What was demoralising, though, was that there were only five runners in the .£12,000 added race. For the Nic Wellington's 40th Birthday Chase, with £16,000 added, there was a six-horse field. And for the skybet.com Novices Chase with £7.000 added there were just two entrants listed on the card, Owners and trainers whinge all the time about poor prize money and lack of opportunities. But they are not going to collect any cash if they don't run their horses. And the punters who are needed to fund the sport are not going to turn up to watch a series of five-horse races. For their entrance money they want a spectacle and a decent betting opportunity.
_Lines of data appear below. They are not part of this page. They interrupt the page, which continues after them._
===== src/rtl/line_uniformity_stats.sv =====
module line_uniformity_stats #(
  parameter int DW   = 12,
  parameter int NPIX = 10680
) (
  input  logic            clk,
  input  logic            rst_n,
  input  logic            i_valid,
  input  logic            i_sol,
  input  logic            i_eol,
  input  logic            i_pix_ok,
  input  logic [DW-1:0]   i_data,
  input  logic            i_dark,
  output logic            o_done,
  output logic [DW-1:0]   o_mean,
  output logic [DW-1:0]   o_peak_dev,
  output logic [DW+14:0]  o_pct,
  output logic            o_zero_err,
  output logic            o_cnt_err
);
  localparam int CW  = $clog2(NPIX + 2);
  localparam int SW  = DW + $clog2(NPIX + 1);
  localparam int PW  = DW + 15;
  localparam int NW  = (SW > PW) ? SW : PW;
  localparam int DVW = (DW > CW) ? DW : CW;
  localparam int IW  = $clog2(NW + 1);

  typedef enum logic [1:0] {ST_ACC, ST_DIVM, ST_DEV, ST_DIVP} st_t;
  st_t st;

  logic [CW-1:0]  cnt;
  logic [SW-1:0]  sum;
  logic [DW-1:0]  mn, mx;
  logic           dark_q;
  logic [DVW-1:0] rem, dvs;
  logic [NW-1:0]  quo;
  logic [IW-1:0]  it;
  logic [DW-1:0]  mean_t, dev_t;

  // next accumulator values for the current beat
  logic [CW-1:0] b_cnt, n_cnt;
  logic [SW-1:0] b_sum, n_sum;
  logic [DW-1:0] b_mn, b_mx, n_mn, n_mx;
  logic          take;

  assign b_cnt = i_sol ? '0 : cnt;
  assign b_sum = i_sol ? '0 : sum;
  assign b_mn  = i_sol ? '1 : mn;
  assign b_mx  = i_sol ? '0 : mx;
  assign take  = i_pix_ok && (b_cnt < CW'(NPIX));
  assign n_sum = take ? b_sum + SW'(i_data) : b_sum;
  assign n_mn  = (take && i_data < b_mn) ? i_data : b_mn;
  assign n_mx  = (take && i_data > b_mx) ? i_data : b_mx;
  assign n_cnt = (i_pix_ok && b_cnt <= CW'(NPIX)) ? b_cnt + 1'b1 : b_cnt;

  // one restoring-division step
  logic [DVW:0]   r_sh;
  logic           r_ge;
  logic [DVW-1:0] r_nx;
  logic [NW-1:0]  q_nx;

  assign r_sh = {rem, quo[NW-1]};
  assign r_ge = r_sh >= {1'b0, dvs};
  assign r_nx = r_ge ? DVW'(r_sh - {1'b0, dvs}) : DVW'(r_sh);
  assign q_nx = {quo[NW-2:0], r_ge};

  // deviation from the freshly divided mean
  logic [DW-1:0] q_mean, d_hi, d_lo, dev_c;
  assign q_mean = quo[DW-1:0];
  assign d_hi   = (mx >= q_mean) ? mx - q_mean : '0;
  assign d_lo   = (q_mean >= mn) ? q_mean - mn : '0;
  assign dev_c  = (d_hi > d_lo) ? d_hi : d_lo;

  always_ff @(posedge clk or negedge rst_n) begin
    if (!rst_n) begin
      st <= ST_ACC;
      cnt <= '0; sum <= '0; mn <= '1; mx <= '0;
      dark_q <= 1'b0;
      rem <= '0; dvs <= '0; quo <= '0; it <= '0;
      mean_t <= '0; dev_t <= '0;
      o_done <= 1'b0; o_mean <= '0; o_peak_dev <= '0; o_pct <= '0;
      o_zero_err <= 1'b0; o_cnt_err <= 1'b0;
    end else begin
      o_done <= 1'b0;
      case (st)
        ST_ACC: if (i_valid) begin
          cnt <= n_cnt; sum <= n_sum; mn <= n_mn; mx <= n_mx;
          if (i_eol) begin
            dark_q <= i_dark;
            rem <= '0;
            quo <= NW'(n_sum);
            dvs <= DVW'(NPIX);
            it  <= '0;
            st  <= ST_DIVM;
          end
        end
        ST_DIVM: begin
          rem <= r_nx; quo <= q_nx; it <= it + 1'b1;
          if (it == IW'(NW - 1)) st <= ST_DEV;
        end
        ST_DEV: begin
          mean_t <= q_mean;
          dev_t  <= dev_c;
          if (dark_q || q_mean == '0) begin
            o_done     <= 1'b1;
            o_mean     <= q_mean;
            o_peak_dev <= dev_c;
            o_pct      <= dark_q ? '0 : '1;
            o_zero_err <= !dark_q;
            o_cnt_err  <= cnt != CW'(NPIX);
            st <= ST_ACC;
          end else begin
            rem <= '0;
            quo <= NW'(dev_c) * NW'(25600);
            dvs <= DVW'(q_mean);
            it  <= '0;
            st  <= ST_DIVP;
          end
        end
        default: begin
          rem <= r_nx; quo <= q_nx; it <= it + 1'b1;
          if (it == IW'(NW - 1)) begin
            o_done     <= 1'b1;
            o_mean     <= mean_t;
            o_peak_dev <= dev_t;
            o_pct      <= q_nx[PW-1:0];
            o_zero_err <= 1'b0;
            o_cnt_err  <= cnt != CW'(NPIX);
            st <= ST_ACC;
          end
        end
      endcase
    end
  end

  AST_DONE_PULSE: assert property (@(posedge clk) disable iff (!rst_n)
    o_done |=> !o_done);
  AST_HOLD_RESULT: assert property (@(posedge clk) disable iff (!rst_n)
    !o_done |-> $stable(o_mean) && $stable(o_pct));
  AST_MEAN_IN_RANGE: assert property (@(posedge clk) disable iff (!rst_n)
    (o_done && !o_cnt_err) |-> (o_mean >= mn && o_mean <= mx));
  AST_DEV_LE_SPREAD: assert property (@(posedge clk) disable iff (!rst_n)
    (o_done && !o_cnt_err) |-> (o_peak_dev <= mx - mn));
  AST_ZERO_SAT: assert property (@(posedge clk) disable iff (!rst_n)
    (o_done && o_zero_err) |-> (&o_pct));
  AST_DARK_NO_PCT: assert property (@(posedge clk) disable iff (!rst_n)
    (o_done && dark_q) |-> (o_pct == '0 && !o_zero_err));
endmodule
In fact at Kempton it got worse. The two-horse race became a walkover for Comex Flyer when Henrietta Knight withdrew Impek from the novice chase, leaving us for an hour in the middle of the afternoon with no contest. The Wantage trainer looks after her horses. If they were children they would all be well wrapped-up with tapes on their gloves and an extra hanky tucked in their top pockets. But she had good reason for pulling out all her three runners at the meeting. When I asked her husband Terry Biddlecombe why she had done it he pointed at the tarmac and said, 'The ground out there is just like this. It's a disgrace. There's no grass at all.' Impek's owner Jim Lewis echoed the criticisms, saying that there was no grass on the landing side of the hurdles and that the ground staff had failed to fertilise in the warmer weather. 'I was hoping for a nice little school here for Impek but I'd rather go home with a horse which has a chance of running in the Arkle.'

Andrew Cooper. Kempton's director of racing, admitted, 'It's not great, it doesn't look green enough,' but said that the course would be better in a fortnight. 'It hasn't recovered as well as we'd hoped from the dry spell in September.' All well and good, but sometimes Nature has to be given a hand. And you could not help but share Henrietta Knight's suspicions that, with Kempton flirting with the idea of becoming an all-weather flat-racing track, there is not the same attention being given to the jumping course.
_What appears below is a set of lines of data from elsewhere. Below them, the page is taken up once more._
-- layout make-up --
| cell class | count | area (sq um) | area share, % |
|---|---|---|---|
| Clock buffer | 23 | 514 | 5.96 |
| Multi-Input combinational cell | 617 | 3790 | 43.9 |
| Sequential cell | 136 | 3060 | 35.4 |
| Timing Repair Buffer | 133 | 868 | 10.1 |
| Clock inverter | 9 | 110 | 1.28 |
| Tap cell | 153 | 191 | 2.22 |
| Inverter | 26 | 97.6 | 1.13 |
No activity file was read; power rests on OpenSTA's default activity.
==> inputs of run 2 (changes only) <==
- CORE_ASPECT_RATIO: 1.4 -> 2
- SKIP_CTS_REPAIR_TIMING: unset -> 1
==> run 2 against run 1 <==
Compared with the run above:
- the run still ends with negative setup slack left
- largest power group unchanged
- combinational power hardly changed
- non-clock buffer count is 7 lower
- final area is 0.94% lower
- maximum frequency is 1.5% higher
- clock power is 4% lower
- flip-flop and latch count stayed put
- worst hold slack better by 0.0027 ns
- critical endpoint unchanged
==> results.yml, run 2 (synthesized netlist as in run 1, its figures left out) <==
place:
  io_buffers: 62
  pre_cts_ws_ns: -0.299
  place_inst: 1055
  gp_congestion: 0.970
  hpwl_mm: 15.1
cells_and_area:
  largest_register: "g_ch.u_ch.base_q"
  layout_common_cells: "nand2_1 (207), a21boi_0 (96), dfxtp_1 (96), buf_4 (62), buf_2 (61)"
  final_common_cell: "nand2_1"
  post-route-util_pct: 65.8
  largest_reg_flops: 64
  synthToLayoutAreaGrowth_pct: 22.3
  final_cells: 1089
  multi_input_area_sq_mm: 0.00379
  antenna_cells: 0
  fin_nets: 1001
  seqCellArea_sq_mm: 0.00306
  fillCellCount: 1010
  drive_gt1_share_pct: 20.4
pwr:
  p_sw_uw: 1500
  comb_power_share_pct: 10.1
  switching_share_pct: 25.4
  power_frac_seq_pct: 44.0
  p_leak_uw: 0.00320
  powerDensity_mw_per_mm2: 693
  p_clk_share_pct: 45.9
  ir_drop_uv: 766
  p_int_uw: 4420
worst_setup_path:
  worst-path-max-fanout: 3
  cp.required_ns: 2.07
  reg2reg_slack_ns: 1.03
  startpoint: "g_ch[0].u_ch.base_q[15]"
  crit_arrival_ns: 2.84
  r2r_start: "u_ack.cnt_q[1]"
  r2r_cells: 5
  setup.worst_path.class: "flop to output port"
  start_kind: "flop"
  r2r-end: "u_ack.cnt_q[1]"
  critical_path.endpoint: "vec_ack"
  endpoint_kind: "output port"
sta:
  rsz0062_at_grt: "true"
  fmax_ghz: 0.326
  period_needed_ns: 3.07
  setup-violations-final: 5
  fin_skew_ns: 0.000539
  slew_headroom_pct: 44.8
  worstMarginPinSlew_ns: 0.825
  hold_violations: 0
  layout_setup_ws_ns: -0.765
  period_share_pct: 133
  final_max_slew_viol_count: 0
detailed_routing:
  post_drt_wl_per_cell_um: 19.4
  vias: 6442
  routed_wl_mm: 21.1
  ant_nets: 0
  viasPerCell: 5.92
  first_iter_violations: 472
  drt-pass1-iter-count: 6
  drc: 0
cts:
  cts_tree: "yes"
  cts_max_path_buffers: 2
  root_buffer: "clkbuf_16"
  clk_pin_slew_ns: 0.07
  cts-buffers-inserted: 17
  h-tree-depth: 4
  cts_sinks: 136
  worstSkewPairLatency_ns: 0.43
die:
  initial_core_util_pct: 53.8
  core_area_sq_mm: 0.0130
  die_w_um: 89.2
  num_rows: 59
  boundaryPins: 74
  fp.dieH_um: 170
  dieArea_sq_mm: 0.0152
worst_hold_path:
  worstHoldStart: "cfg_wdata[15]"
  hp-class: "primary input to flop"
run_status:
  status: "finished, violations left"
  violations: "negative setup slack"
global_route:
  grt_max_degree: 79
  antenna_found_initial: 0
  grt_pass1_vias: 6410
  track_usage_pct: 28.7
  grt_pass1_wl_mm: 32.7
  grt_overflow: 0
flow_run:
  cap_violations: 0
**src/rtl/secs_rtc_pkg.sv**
```systemverilog
package secs_rtc_pkg;

    localparam int ADDR_W = 12;
    localparam int IDX_W  = ADDR_W - 2;
    localparam int CNT_W  = 32;

    // word indices (byte offset >> 2)
    localparam logic [IDX_W-1:0] IDX_COUNT = 10'h000;
    localparam logic [IDX_W-1:0] IDX_MATCH = 10'h001;
    localparam logic [IDX_W-1:0] IDX_LOAD  = 10'h002;
    localparam logic [IDX_W-1:0] IDX_CTRL  = 10'h003;
    localparam logic [IDX_W-1:0] IDX_MASK  = 10'h004;
    localparam logic [IDX_W-1:0] IDX_RAW   = 10'h005;
    localparam logic [IDX_W-1:0] IDX_MSK_ST = 10'h006;
    localparam logic [IDX_W-1:0] IDX_CLR   = 10'h007;
    localparam logic [IDX_W-3:0] GRP_PERIPH = 8'hFE;
    localparam logic [IDX_W-3:0] GRP_CELL   = 8'hFF;

    localparam logic [31:0] PERIPH_WORD = 32'h0014_1031;
    localparam logic [31:0] CELL_WORD   = 32'hB105_F00D;

    typedef enum logic [2:0] {
        WR_NONE,
        WR_MATCH,
        WR_LOAD,
        WR_MASK,
        WR_CLR
    } wr_kind_e;

    typedef struct packed {
        logic [CNT_W-1:0] count;
        logic [CNT_W-1:0] match;
        logic [CNT_W-1:0] load;
    } time_regs_t;

    function automatic wr_kind_e classify(input logic [IDX_W-1:0] idx);
        case (idx)
            IDX_MATCH: return WR_MATCH;
            IDX_LOAD:  return WR_LOAD;
            IDX_MASK:  return WR_MASK;
            IDX_CLR:   return WR_CLR;
            default:   return WR_NONE;
        endcase
    endfunction

    function automatic logic [31:0] id_byte(input logic [31:0] word, input logic [1:0] n);
        return {24'h0, word[8*n +: 8]};
    endfunction

endpackage

```
**src/rtl/secs_rtc_prescale.sv**
```systemverilog
module secs_rtc_prescale #(
    parameter int DIV = 50_000_000
) (
    input  logic clk,
    input  logic rst,
    output logic tick
);
    generate
        if (DIV <= 1) begin : g_pass
            assign tick = 1'b1;
        end else begin : g_div
            localparam int PW = $clog2(DIV);
            localparam logic [PW-1:0] LAST = PW'(DIV - 1);
            logic [PW-1:0] cnt;

            always_ff @(posedge clk) begin
                if (rst)       cnt <= '0;
                else if (tick) cnt <= '0;
                else           cnt <= cnt + 1'b1;
            end

            assign tick = (cnt == LAST);


            tick_gap_chk: assert property (@(posedge clk) disable iff (rst)
                tick |=> !tick);
        end
    endgenerate
endmodule

```
**src/rtl/secs_rtc_counter.sv**
```systemverilog
module secs_rtc_counter
    import secs_rtc_pkg::*;
(
    input  logic             clk,
    input  logic             rst,
    input  logic             tick,
    input  logic             load_we,
    input  logic             match_we,
    input  logic [CNT_W-1:0] wdata,
    output time_regs_t       regs,
    output logic             match_evt
);
    time_regs_t r;
    logic [CNT_W-1:0] next_cnt;

    assign next_cnt  = r.count + 1'b1;
    // event only on an advance, never on a load
    assign match_evt = tick && !load_we && (next_cnt == r.match);

    always_ff @(posedge clk) begin
        if (rst) begin
            r <= '0;
        end else begin
            if (load_we) begin
                r.load  <= wdata;
                r.count <= wdata;
            end else if (tick) begin
                r.count <= next_cnt;
            end
            if (match_we) r.match <= wdata;
        end
    end

    assign regs = r;


    load_take_chk: assert property (@(posedge clk) disable iff (rst)
        load_we |=> (regs.count == $past(wdata) && regs.load == $past(wdata)));

    step_chk: assert property (@(posedge clk) disable iff (rst)
        (tick && !load_we) |=> regs.count == $past(regs.count) + 32'd1);

    hold_chk: assert property (@(posedge clk) disable iff (rst)
        (!tick && !load_we) |=> $stable(regs.count));
endmodule

```
**src/rtl/secs_rtc_irq.sv**
```systemverilog
module secs_rtc_irq (
    input  logic clk,
    input  logic rst,
    input  logic evt,
    input  logic mask_we,
    input  logic clr_we,
    input  logic wbit,
    output logic raw,
    output logic mask,
    output logic irq
);
    always_ff @(posedge clk) begin
        if (rst) begin
            raw  <= 1'b0;
            mask <= 1'b0;
        end else begin
            if (evt)                 raw <= 1'b1;
            else if (clr_we && wbit) raw <= 1'b0;
            if (mask_we) mask <= wbit;
        end
    end

    assign irq = raw & mask;


    sticky_chk: assert property (@(posedge clk) disable iff (rst)
        (raw && !(clr_we && wbit)) |=> raw);

    evt_set_chk: assert property (@(posedge clk) disable iff (rst)
        evt |=> raw);

    mask_bit_chk: assert property (@(posedge clk) disable iff (rst)
        mask_we |=> mask == $past(wbit));

    clear_chk: assert property (@(posedge clk) disable iff (rst)
        (clr_we && wbit && !evt) |=> !raw);
endmodule

```
**src/rtl/secs_rtc.sv**
```systemverilog
module secs_rtc
    import secs_rtc_pkg::*;
#(
    parameter int CLK_HZ = 50_000_000
) (
    input  logic              clk,
    input  logic              rst,
    input  logic              psel,
    input  logic              penable,
    input  logic              pwrite,
    input  logic [ADDR_W-1:0] paddr,
    input  logic [31:0]       pwdata,
    output logic [31:0]       prdata,
    output logic              pready,
    output logic              pslverr,
    output logic              irq
);
    logic             aligned;
    logic [IDX_W-1:0] idx;
    wr_kind_e         wkind;
    logic             tick;
    logic             match_evt;
    logic             raw;
    logic             mask;
    time_regs_t       regs;

    assign aligned = (paddr[1:0] == 2'b00);
    assign idx     = paddr[ADDR_W-1:2];

    always_comb begin
        if (psel && penable && pwrite && aligned) wkind = classify(idx);
        else                                      wkind = WR_NONE;
    end

    secs_rtc_prescale #(.DIV(CLK_HZ)) u_pre (
        .clk  (clk),
        .rst  (rst),
        .tick (tick)
    );

    secs_rtc_counter u_cnt (
        .clk       (clk),
        .rst       (rst),
        .tick      (tick),
        .load_we   (wkind == WR_LOAD),
        .match_we  (wkind == WR_MATCH),
        .wdata     (pwdata),
        .regs      (regs),
        .match_evt (match_evt)
    );

    secs_rtc_irq u_irq (
        .clk     (clk),
        .rst     (rst),
        .evt     (match_evt),
        .mask_we (wkind == WR_MASK),
        .clr_we  (wkind == WR_CLR),
        .wbit    (pwdata[0]),
        .raw     (raw),
        .mask    (mask),
        .irq     (irq)
    );

    always_comb begin
        prdata = '0;
        if (aligned) begin
            case (idx)
                IDX_COUNT:  prdata = regs.count;
                IDX_MATCH:  prdata = regs.match;
                IDX_LOAD:   prdata = regs.load;
                IDX_CTRL:   prdata = 32'd1;
                IDX_MASK:   prdata = {31'd0, mask};
                IDX_RAW:    prdata = {31'd0, raw};
                IDX_MSK_ST: prdata = {31'd0, raw & mask};
                default: begin
                    if (idx[IDX_W-1:2] == GRP_PERIPH)
                        prdata = id_byte(PERIPH_WORD, idx[1:0]);
                    else if (idx[IDX_W-1:2] == GRP_CELL)
                        prdata = id_byte(CELL_WORD, idx[1:0]);
                end
            endcase
        end
    end

    assign pready  = 1'b1;
    assign pslverr = 1'b0;


    load_quiet_chk: assert property (@(posedge clk) disable iff (rst)
        (wkind == WR_LOAD && !raw) |=> !raw);

    ro_write_chk: assert property (@(posedge clk) disable iff (rst)
        (psel && penable && pwrite && aligned && idx == IDX_COUNT && !tick) |=> $stable(regs.count));
endmodule

```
A top-class track skimps on ground preparation. Owners and trainers won't produce their jumpers horses to run in late October. And once again this week the Jockey Club has displayed a contempt for punters by taking an age before finally insisting that cheekpieces, an item of equipment just as effective in altering a horse's running as blinkers or visors, must be declared in advance. Is it any wonder that those of us who love our racing are sometimes thrown into despair?